On 04/07/2016 03:47 AM, Michael Paquier wrote: > I have looked at this patch. Do we need to worry as well about > SSL_shutdown in disconnection code path? I believe that we don't care > much if an error happens at this point but we surely should consume > any error generated because the SSL context is kept after > destroy_ssl_system and another connection attempt may be done using > the same SSL context, no? But we are the only user of our SSL context, and we clear the error before every call we make (with this patch). The clean up afterwards is only if someone else is also using SSL in the same process, and they won't use our SSL context.

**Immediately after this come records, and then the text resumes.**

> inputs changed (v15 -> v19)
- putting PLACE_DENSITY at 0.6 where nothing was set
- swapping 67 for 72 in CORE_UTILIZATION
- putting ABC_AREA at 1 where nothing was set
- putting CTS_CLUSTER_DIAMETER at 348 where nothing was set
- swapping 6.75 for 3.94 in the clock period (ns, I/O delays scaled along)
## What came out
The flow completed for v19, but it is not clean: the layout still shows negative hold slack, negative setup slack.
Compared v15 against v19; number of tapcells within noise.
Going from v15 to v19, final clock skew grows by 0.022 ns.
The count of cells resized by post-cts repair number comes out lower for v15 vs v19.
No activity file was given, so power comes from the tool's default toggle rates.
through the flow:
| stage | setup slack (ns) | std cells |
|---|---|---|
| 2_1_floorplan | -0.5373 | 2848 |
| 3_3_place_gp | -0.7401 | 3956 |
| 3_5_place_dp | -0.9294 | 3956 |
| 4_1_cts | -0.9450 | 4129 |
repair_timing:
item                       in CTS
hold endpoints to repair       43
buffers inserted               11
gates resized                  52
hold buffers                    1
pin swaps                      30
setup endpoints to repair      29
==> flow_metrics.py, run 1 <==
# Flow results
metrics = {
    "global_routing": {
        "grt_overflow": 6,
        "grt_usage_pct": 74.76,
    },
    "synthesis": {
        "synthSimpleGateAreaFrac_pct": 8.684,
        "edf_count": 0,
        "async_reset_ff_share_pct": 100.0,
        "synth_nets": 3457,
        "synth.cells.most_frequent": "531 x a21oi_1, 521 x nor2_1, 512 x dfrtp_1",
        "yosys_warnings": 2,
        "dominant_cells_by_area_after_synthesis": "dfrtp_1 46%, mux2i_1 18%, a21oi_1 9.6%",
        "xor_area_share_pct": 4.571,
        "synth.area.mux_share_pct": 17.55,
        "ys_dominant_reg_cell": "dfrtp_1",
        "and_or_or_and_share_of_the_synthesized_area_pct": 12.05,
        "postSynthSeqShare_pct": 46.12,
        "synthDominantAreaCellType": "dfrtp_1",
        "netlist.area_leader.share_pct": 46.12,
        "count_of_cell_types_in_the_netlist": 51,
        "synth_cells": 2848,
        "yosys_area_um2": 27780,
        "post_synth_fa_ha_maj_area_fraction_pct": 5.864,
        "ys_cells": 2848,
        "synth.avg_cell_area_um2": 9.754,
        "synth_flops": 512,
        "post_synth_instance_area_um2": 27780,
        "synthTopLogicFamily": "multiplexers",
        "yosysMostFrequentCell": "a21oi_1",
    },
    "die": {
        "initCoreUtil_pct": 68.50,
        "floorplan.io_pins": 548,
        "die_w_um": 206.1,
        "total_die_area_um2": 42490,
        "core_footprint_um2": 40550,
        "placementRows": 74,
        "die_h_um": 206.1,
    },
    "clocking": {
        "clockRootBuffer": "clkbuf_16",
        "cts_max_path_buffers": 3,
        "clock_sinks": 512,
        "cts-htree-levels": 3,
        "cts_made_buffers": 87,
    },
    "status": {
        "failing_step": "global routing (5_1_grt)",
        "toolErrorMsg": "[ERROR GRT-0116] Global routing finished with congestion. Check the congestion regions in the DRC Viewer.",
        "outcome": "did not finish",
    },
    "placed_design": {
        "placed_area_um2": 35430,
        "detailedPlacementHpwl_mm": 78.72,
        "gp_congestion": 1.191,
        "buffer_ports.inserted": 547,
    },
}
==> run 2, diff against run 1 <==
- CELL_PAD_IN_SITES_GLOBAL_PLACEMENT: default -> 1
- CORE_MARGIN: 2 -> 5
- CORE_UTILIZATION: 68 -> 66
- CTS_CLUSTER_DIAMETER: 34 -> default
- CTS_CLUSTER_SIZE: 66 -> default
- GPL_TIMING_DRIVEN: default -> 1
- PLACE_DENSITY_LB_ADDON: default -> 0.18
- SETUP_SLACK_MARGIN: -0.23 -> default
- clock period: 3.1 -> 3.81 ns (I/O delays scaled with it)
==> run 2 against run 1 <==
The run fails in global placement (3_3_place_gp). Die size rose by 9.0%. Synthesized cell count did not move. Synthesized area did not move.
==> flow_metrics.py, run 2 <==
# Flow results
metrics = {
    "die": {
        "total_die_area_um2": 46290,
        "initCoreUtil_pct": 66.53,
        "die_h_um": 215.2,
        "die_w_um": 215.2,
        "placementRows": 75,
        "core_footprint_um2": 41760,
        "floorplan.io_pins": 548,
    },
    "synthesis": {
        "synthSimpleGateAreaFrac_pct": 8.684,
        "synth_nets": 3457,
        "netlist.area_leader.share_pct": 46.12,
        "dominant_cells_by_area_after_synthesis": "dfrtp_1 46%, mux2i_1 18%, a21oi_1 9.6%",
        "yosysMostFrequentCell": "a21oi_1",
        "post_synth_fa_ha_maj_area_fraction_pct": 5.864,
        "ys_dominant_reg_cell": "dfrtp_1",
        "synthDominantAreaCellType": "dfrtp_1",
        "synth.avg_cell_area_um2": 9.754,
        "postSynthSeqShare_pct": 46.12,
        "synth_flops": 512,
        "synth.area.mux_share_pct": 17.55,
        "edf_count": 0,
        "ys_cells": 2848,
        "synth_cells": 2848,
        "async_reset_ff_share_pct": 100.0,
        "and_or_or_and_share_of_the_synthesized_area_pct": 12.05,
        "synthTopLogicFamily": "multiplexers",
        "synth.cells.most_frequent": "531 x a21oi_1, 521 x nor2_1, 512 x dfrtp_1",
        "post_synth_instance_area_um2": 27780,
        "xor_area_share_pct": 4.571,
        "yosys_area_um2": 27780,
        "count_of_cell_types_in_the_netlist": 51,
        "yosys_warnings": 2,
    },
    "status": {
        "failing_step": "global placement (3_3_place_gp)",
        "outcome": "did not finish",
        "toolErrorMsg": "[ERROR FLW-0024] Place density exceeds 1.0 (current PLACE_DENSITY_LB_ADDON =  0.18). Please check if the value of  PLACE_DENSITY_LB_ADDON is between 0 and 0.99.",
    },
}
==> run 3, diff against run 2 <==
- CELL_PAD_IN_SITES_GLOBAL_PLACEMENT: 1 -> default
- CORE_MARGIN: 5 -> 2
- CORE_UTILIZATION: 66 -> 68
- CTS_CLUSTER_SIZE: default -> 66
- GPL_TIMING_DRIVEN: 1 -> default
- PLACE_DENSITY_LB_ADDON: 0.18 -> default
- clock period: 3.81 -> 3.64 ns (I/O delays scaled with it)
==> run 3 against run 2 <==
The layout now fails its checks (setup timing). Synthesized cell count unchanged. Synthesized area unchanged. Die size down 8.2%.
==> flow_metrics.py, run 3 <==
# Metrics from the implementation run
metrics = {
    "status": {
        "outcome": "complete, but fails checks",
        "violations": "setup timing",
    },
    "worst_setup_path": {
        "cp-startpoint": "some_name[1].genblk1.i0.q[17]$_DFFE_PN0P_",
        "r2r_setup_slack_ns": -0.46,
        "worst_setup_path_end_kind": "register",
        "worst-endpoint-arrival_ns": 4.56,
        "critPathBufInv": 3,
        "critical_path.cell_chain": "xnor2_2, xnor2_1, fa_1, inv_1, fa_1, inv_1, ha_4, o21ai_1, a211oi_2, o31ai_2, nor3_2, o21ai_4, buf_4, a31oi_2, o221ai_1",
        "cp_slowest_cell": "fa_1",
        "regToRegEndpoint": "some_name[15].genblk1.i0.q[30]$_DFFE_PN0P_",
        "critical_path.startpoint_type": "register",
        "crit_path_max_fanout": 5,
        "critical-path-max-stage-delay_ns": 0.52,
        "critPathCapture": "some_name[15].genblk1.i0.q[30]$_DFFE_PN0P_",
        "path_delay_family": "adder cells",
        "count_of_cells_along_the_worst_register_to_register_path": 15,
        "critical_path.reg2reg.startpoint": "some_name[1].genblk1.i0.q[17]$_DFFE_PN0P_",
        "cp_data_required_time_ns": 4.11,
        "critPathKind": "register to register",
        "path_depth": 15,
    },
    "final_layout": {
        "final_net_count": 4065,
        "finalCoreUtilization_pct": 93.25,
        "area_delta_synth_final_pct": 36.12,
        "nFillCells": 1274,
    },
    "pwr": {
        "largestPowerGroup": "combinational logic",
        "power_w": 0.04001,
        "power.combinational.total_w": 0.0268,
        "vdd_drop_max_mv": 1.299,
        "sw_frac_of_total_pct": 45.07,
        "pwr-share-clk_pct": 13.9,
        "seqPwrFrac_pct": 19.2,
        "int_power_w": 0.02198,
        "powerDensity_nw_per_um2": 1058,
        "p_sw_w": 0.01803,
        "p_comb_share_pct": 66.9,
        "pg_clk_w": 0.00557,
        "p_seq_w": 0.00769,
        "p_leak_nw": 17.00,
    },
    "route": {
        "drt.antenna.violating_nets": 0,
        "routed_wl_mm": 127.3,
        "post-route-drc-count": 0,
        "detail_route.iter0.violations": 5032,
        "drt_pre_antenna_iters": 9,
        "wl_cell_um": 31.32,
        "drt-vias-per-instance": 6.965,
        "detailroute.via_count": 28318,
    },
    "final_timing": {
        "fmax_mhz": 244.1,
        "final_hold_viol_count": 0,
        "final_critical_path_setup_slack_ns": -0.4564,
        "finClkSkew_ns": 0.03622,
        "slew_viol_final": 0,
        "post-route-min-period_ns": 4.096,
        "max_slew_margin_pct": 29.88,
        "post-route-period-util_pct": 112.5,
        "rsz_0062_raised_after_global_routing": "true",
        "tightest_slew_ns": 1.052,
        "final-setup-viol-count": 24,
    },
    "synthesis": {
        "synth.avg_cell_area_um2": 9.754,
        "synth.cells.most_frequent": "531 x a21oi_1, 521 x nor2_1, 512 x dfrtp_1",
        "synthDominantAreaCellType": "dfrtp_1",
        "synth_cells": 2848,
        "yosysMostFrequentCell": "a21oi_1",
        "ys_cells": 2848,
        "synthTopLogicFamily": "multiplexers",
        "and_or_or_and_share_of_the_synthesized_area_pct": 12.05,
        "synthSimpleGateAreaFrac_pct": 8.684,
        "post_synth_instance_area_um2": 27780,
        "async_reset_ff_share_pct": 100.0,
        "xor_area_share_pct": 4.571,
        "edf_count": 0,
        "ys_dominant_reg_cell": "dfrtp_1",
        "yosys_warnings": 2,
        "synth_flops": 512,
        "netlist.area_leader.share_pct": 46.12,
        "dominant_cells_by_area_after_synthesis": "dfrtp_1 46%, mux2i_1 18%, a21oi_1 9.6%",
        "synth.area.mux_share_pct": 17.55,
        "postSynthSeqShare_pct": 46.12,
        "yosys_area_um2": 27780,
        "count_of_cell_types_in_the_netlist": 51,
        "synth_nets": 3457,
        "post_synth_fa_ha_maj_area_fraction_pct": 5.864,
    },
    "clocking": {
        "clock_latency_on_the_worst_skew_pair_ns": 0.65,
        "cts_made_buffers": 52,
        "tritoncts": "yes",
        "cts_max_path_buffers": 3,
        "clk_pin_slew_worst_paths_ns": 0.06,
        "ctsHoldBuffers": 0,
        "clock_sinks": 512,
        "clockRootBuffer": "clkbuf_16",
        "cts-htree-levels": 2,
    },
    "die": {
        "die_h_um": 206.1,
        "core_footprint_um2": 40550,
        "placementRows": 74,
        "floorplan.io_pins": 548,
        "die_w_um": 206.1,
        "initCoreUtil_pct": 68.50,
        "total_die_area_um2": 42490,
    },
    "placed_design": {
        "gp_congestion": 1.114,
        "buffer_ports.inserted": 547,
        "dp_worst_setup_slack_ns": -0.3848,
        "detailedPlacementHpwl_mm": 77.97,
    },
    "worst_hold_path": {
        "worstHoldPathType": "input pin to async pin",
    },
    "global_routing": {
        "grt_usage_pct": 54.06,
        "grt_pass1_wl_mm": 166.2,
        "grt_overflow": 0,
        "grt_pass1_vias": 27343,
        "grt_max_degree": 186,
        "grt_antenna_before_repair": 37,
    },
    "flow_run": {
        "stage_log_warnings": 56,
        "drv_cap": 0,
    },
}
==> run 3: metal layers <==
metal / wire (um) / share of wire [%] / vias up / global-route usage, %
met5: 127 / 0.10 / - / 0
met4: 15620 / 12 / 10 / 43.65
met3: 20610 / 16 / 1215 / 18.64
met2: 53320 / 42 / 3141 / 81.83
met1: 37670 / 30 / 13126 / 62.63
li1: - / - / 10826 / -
## run A
## wrapper
module wrapper #(
    parameter DATA_WIDTH = 32,
    parameter ADDR_WIDTH = 8,
    parameter RESP_WIDTH = 3
)
(
    input s3_axi_aclk,
    input s3_axi_aresetn,
    input [ADDR_WIDTH-1:0] s3_axi_awaddr,
    input s3_axi_awvalid,
    output wire s3_axi_awready,
    input [DATA_WIDTH-1:0] s3_axi_wdata,
    input [DATA_WIDTH/8:0] s3_axi_wstrb,
    input s3_axi_wvalid,
    output wire s3_axi_wready,
    output wire [RESP_WIDTH - 1:0] s3_axi_bresp,
    output wire s3_axi_bvalid,
    input s3_axi_bready,
    input [ADDR_WIDTH-1:0] s3_axi_araddr,
    input s3_axi_arvalid,
    output wire s3_axi_arready,
    output wire [DATA_WIDTH-1:0] s3_axi_rdata,
    output wire [RESP_WIDTH - 1:0] s3_axi_rresp,
    output wire s3_axi_rvalid,
    input s3_axi_rready
);
wire [ADDR_WIDTH-1:0] connect_slave1_awaddr;
wire connect_slave1_awvalid;
wire connect_slave1_awready;
wire [DATA_WIDTH-1:0] connect_slave1_wdata;
wire [DATA_WIDTH/8:0] connect_slave1_wstrb;
wire connect_slave1_wvalid;
wire connect_slave1_wready;
wire [RESP_WIDTH - 1:0] connect_slave1_bresp;
wire connect_slave1_bvalid;
wire connect_slave1_bready;
wire [ADDR_WIDTH-1:0] connect_slave1_araddr;
wire connect_slave1_arvalid;
wire connect_slave1_arready;
wire [DATA_WIDTH-1:0] connect_slave1_rdata;
wire [RESP_WIDTH - 1:0] connect_slave1_rresp;
wire connect_slave1_rvalid;
wire connect_slave1_rready;
wire [ADDR_WIDTH-1:0] connect_slave2_awaddr;
  ...
Settings: LEC_CHECK=0, CAP_MARGIN=20, CORE_MARGIN=2, CORE_UTILIZATION=66, SETUP_SLACK_MARGIN=1.25, SLEW_MARGIN=20; clock period 8.68 ns.
run.sh (not shown) runs the stock make flow with config.mk's settings and CLKGATE_MAP_FILE=.
Run A ended with every stage complete and zero timing, DRC or antenna violations.
Setup of yarrow:
Design ArquitecturaHybridARMIPS, start of the top module:
module ArquitecturaHybridARMIPS(input logic clk, reset,
										  output logic [31:0] imem_addr,
										  input logic [31:0] imem_rdata,
										  output logic [31:0] mem_addr,
										  output logic dmem_we,
										  output logic [31:0] dmem_wdata,
										  input logic [31:0] dmem_rdata,
										  output logic pmem_we,
										  output logic [1:0] pmem_wdata,
										  input logic [1:0] pmem_rdata,
										  output logic rf_we,
										  output logic [3:0] rf_waddr,
										  output logic [31:0] rf_wdata);
Settings: LEC_CHECK=0, CAP_MARGIN=0, CORE_MARGIN=2, CORE_UTILIZATION=72, PLACE_DENSITY=0.42, SLEW_MARGIN=20, TNS_END_PERCENT=50; clock period 6.49 ns.
run.sh (not shown) runs the stock make flow with config.mk's settings and CLKGATE_MAP_FILE=.
yarrow is listed as incomplete: the tool reported an error in 5_1_grt and the run ended there.
--- design/flow/config.mk ---
export PLATFORM = sky130hd
export DESIGN_NAME = array_mult_top
export DESIGN_NICKNAME = array_mult_top
export VERILOG_FILES = /design/flow/design.v
export SDC_FILE = /design/flow/constraint.sdc
export NUM_CORES = 4
export LEC_CHECK = 0
export CAP_MARGIN = 20
export CORE_MARGIN = 2
export CORE_UTILIZATION = 72
export CTS_CLUSTER_DIAMETER = 397
export CTS_CLUSTER_SIZE = 24
export PLACE_DENSITY = 0.35
export SETUP_SLACK_MARGIN = -1.61
export SLEW_MARGIN = 30
--- design/flow/constraint.sdc ---
create_clock -name core_clock -period 16.1 [get_ports {clk}]
set_input_delay 3.2200 -clock core_clock [delete_from_list [all_inputs] [get_ports {clk}]]
set_output_delay 3.2200 -clock core_clock [all_outputs]
set_load 0.01 [all_outputs]
--- design/flow/design.v ---
`timescale 1ns/1ps
module array_mult_top (
    input             clk,
    input      [15:0] a,
    input      [15:0] b,
    output reg [31:0] p
);
    reg  [15:0] a_q, b_q;
    wire [31:0] prod;
    array_multiplier u_mult (
        .in_A(a_q),
        .in_B(b_q),
        .prod_out(prod)
    );
    always @(posedge clk) begin
        a_q <= a;
        b_q <= b;
        p   <= prod;
    end
endmodule

`timescale 1ns/1ps
module array_multiplier (
    input  [15:0] in_A,
    input  [15:0] in_B,
    output [31:0] prod_out
);
    wire [15:0] pp [15:0];   
    genvar i, j;
    generate
        for (i = 0; i < 16; i = i + 1) begin : GEN_PP_ROW
            for (j = 0; j < 16; j = j + 1) begin : GEN_PP_COL
                assign pp[i][j] = in_A[j] & in_B[i];
            end
        end
    endgenerate
    wire [31:0] row_sum [15:0];
    wire [31:0] row_carry [15:0];
    assign row_sum[0]   = {16'b0, pp[0]};
    assign row_carry[0] = 32'b0;
    genvar r;
    generate
        for (r = 1; r < 16; r = r + 1) begin : ADDER_ROWS
            wire [31:0] shifted_pp = { {16 - r{1'b0}}, pp[r], {r{1'b0}} };
            adder32 ADD_STAGE (
                .in_a(row_sum[r-1]),
                .in_b(shifted_pp),
                .cin(1'b0),
                .sum(row_sum[r]),
                .cout(row_carry[r])
            );
        end
    endgenerate
    assign prod_out = row_sum[15];
endmodule
module adder32 (
    input  [31:0] in_a,
    input  [31:0] in_b,
    input         cin,
    output [31:0] sum,
    output        cout
);
    wire [31:0] carry;
    genvar k;
    full_adder FA0 (.a(in_a[0]), .b(in_b[0]), .cin(cin), .sum(sum[0]), .cout(carry[0]));
    generate
        for (k = 1; k < 32; k = k + 1) begin : FA_CHAIN
            full_adder FAi (.a(in_a[k]), .b(in_b[k]), .cin(carry[k-1]), .sum(sum[k]), .cout(carry[k]));
        end
    endgenerate
    assign cout = carry[31];
endmodule
module full_adder (
    input  a,
    input  b,
    input  cin,
    output sum,
    output cout
);
    assign sum  = a ^ b ^ cin;
    assign cout = (a & b) | (b & cin) | (a & cin);
endmodule
--- design/flow/run.sh ---
#!/bin/bash
# the make line also repeats each setting of config.mk as NAME=value (left out here)
make -C /OpenROAD-flow-scripts/flow DESIGN_CONFIG=/design/flow/config.mk WORK_HOME=/design/flow/orfs CLKGATE_MAP_FILE= finish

On Thu, Apr 7, 2016 at 6:08 PM, Peter Eisentraut <peter_e@gmx.net> wrote: > I wish we could avoid the huge, repeated comment blocks. Perhaps we could > put them at the top of the files once? I'm fine with that. Do you want to take care of that, or should I? > Also, why do you write 0UL instead of just 0? Because the variable is declared as a raw unsigned long, IIRC. It hardly matters. -- Peter Geoghegan
On Fri, Apr 8, 2016 at 10:23 AM, Peter Eisentraut <peter_e@gmx.net> wrote: > On 04/07/2016 03:47 AM, Michael Paquier wrote: >> >> I have looked at this patch. Do we need to worry as well about >> SSL_shutdown in disconnection code path? I believe that we don't care >> much if an error happens at this point but we surely should consume >> any error generated because the SSL context is kept after >> destroy_ssl_system and another connection attempt may be done using >> the same SSL context, no? > > > But we are the only user of our SSL context, and we clear the error before > every call we make (with this patch). The clean up afterwards is only if > someone else is also using SSL in the same process, and they won't use our > SSL context. Argh, yes. Because SSL_free() is directly used. I should read those docs more carefully. -- Michael
On 04/07/2016 09:36 PM, Peter Geoghegan wrote: > On Thu, Apr 7, 2016 at 6:08 PM, Peter Eisentraut <peter_e@gmx.net> wrote: >> I wish we could avoid the huge, repeated comment blocks. Perhaps we could >> put them at the top of the files once? > > I'm fine with that. Do you want to take care of that, or should I? I have committed this so that the comments are only in the first instance in each file. I think that should give enough information to someone who is curious about the details of the error handling. Also, I have adjusted this so that we check for n<0 after SSL_read and SSL_write, as you had in the frontend code but not in the backend code.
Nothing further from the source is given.